*** Begin section ***

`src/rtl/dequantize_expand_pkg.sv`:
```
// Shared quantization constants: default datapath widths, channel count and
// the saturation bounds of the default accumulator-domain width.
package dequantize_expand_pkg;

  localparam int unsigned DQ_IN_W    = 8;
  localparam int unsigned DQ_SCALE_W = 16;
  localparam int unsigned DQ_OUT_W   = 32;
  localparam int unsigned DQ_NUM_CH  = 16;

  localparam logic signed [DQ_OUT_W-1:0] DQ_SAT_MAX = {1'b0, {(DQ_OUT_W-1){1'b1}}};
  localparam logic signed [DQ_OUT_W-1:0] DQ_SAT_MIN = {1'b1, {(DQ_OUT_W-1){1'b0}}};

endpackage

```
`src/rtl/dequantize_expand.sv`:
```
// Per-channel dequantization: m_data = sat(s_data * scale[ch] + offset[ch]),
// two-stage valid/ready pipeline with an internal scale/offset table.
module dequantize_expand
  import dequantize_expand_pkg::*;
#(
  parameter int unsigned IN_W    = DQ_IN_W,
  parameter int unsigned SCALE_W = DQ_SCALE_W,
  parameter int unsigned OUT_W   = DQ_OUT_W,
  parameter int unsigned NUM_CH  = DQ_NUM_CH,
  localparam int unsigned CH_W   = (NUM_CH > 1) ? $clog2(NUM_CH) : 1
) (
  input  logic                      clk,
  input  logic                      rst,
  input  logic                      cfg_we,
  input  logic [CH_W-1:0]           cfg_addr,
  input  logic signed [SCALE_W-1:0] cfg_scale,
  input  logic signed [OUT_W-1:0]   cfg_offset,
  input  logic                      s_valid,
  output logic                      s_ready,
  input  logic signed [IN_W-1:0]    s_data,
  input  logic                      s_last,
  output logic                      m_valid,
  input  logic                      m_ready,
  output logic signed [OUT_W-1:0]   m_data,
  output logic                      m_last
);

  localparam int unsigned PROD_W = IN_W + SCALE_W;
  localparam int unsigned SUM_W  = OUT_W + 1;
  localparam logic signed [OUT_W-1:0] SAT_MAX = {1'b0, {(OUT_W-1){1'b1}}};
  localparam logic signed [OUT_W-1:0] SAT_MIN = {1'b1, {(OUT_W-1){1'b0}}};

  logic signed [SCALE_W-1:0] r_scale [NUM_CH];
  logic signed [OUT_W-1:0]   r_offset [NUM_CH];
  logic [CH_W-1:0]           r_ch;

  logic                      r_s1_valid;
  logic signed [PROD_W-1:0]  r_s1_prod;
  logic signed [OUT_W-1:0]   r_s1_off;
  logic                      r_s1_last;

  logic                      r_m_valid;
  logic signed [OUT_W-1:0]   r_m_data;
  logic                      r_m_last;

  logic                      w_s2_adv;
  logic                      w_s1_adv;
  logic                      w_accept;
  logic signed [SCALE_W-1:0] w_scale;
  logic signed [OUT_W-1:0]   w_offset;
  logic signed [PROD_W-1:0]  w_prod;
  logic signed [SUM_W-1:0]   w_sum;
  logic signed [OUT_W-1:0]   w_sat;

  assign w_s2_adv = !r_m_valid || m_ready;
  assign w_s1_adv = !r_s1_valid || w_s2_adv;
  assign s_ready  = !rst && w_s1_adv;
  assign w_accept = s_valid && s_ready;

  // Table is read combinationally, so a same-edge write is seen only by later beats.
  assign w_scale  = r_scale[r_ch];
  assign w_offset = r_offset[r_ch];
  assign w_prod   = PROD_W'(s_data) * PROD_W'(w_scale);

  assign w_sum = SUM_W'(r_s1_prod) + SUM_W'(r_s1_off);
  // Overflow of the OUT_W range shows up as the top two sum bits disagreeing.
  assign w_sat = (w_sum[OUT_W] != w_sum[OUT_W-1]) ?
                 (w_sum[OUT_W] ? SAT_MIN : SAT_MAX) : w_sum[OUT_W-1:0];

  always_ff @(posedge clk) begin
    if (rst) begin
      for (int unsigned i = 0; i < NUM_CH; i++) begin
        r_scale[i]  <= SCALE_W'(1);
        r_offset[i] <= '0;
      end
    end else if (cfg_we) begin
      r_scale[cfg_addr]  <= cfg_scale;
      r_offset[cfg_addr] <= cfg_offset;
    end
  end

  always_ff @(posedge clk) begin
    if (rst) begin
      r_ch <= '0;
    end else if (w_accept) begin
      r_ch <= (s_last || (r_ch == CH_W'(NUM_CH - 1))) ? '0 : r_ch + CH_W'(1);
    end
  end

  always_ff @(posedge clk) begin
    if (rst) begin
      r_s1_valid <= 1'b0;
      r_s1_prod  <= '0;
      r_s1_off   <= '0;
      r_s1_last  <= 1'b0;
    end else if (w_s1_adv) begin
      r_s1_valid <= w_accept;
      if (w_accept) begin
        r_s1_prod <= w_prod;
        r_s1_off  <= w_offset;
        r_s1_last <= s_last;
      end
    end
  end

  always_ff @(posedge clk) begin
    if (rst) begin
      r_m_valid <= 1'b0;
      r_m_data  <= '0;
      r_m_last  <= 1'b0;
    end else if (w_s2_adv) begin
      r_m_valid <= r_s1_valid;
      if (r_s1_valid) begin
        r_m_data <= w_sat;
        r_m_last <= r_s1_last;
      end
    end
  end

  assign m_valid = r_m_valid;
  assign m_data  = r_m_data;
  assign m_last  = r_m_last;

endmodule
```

*** End section ***
*** Begin section ***

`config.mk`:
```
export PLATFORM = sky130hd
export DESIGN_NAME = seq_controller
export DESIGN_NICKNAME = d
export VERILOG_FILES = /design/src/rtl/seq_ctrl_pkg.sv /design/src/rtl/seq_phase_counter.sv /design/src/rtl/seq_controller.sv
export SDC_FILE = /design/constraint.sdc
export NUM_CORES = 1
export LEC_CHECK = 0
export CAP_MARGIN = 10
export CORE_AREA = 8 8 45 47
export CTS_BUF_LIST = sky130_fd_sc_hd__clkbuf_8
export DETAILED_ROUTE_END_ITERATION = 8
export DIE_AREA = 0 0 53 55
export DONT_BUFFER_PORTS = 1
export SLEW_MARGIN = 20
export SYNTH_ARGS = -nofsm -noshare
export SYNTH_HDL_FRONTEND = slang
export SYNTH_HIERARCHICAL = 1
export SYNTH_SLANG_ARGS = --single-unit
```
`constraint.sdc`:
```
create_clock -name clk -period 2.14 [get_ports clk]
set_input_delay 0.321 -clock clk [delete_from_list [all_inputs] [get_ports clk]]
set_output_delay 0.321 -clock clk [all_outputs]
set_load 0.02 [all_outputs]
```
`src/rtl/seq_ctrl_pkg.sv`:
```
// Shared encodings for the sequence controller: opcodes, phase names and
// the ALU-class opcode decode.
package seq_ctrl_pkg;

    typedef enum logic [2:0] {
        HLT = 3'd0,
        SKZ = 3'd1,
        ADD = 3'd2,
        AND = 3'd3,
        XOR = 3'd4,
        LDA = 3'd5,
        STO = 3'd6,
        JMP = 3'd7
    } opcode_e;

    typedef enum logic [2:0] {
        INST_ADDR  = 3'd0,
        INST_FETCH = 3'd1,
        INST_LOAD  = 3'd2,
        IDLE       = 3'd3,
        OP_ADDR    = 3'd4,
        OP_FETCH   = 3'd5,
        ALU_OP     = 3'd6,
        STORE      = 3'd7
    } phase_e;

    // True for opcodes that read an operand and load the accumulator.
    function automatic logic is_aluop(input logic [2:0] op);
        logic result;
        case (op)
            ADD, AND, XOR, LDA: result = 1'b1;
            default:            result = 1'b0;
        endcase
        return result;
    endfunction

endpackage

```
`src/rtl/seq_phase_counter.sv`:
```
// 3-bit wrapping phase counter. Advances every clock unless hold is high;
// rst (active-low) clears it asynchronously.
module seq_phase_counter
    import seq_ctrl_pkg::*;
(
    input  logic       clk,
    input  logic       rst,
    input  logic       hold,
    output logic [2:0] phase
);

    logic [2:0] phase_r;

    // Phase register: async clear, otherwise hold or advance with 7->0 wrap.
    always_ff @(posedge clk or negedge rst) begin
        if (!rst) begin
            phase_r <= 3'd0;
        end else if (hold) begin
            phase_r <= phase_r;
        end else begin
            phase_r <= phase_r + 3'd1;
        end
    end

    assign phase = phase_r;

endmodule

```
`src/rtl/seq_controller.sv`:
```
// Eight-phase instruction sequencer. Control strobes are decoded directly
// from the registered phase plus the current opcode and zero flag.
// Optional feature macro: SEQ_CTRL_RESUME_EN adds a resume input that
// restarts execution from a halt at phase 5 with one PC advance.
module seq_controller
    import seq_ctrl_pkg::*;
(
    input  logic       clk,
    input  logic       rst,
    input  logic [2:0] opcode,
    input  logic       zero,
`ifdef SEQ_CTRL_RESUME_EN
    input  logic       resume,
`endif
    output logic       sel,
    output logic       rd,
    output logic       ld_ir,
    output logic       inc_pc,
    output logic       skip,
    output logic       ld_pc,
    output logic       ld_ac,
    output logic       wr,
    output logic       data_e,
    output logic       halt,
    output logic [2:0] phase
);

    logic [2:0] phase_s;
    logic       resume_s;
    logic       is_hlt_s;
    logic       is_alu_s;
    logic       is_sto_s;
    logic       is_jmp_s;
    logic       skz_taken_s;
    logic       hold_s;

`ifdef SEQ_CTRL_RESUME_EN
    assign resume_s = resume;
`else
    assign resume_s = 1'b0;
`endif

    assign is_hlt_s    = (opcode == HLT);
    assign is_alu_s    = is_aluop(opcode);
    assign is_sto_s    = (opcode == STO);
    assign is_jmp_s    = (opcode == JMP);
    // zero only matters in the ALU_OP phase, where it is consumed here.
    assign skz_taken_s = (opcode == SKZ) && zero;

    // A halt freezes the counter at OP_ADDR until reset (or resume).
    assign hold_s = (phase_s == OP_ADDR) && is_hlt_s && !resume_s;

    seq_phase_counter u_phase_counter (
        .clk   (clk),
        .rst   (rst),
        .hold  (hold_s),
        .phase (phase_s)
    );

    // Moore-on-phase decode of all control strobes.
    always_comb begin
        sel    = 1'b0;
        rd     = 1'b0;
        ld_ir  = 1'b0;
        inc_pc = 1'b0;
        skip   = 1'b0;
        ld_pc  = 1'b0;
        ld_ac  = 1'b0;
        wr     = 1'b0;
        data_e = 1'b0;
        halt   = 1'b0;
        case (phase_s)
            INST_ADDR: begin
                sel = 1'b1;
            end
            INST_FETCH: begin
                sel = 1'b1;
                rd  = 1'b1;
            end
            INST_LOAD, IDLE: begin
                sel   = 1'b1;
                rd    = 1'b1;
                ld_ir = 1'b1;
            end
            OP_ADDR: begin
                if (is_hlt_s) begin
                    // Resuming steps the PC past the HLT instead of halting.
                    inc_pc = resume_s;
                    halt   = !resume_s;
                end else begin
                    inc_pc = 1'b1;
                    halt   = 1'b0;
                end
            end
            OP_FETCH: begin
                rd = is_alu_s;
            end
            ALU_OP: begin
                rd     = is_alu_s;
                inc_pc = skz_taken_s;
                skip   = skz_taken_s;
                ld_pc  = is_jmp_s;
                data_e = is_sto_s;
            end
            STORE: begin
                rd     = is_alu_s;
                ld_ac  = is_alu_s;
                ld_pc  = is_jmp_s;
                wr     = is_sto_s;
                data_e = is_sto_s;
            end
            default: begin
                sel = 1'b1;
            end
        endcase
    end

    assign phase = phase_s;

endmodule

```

*** End section ***

Go through the material and copy every line in which the word "default" occurs.

- WORKED SOLUTION -
// Shared quantization constants: default datapath widths, channel count and
// the saturation bounds of the default accumulator-domain width.
            default:            result = 1'b0;
            default: begin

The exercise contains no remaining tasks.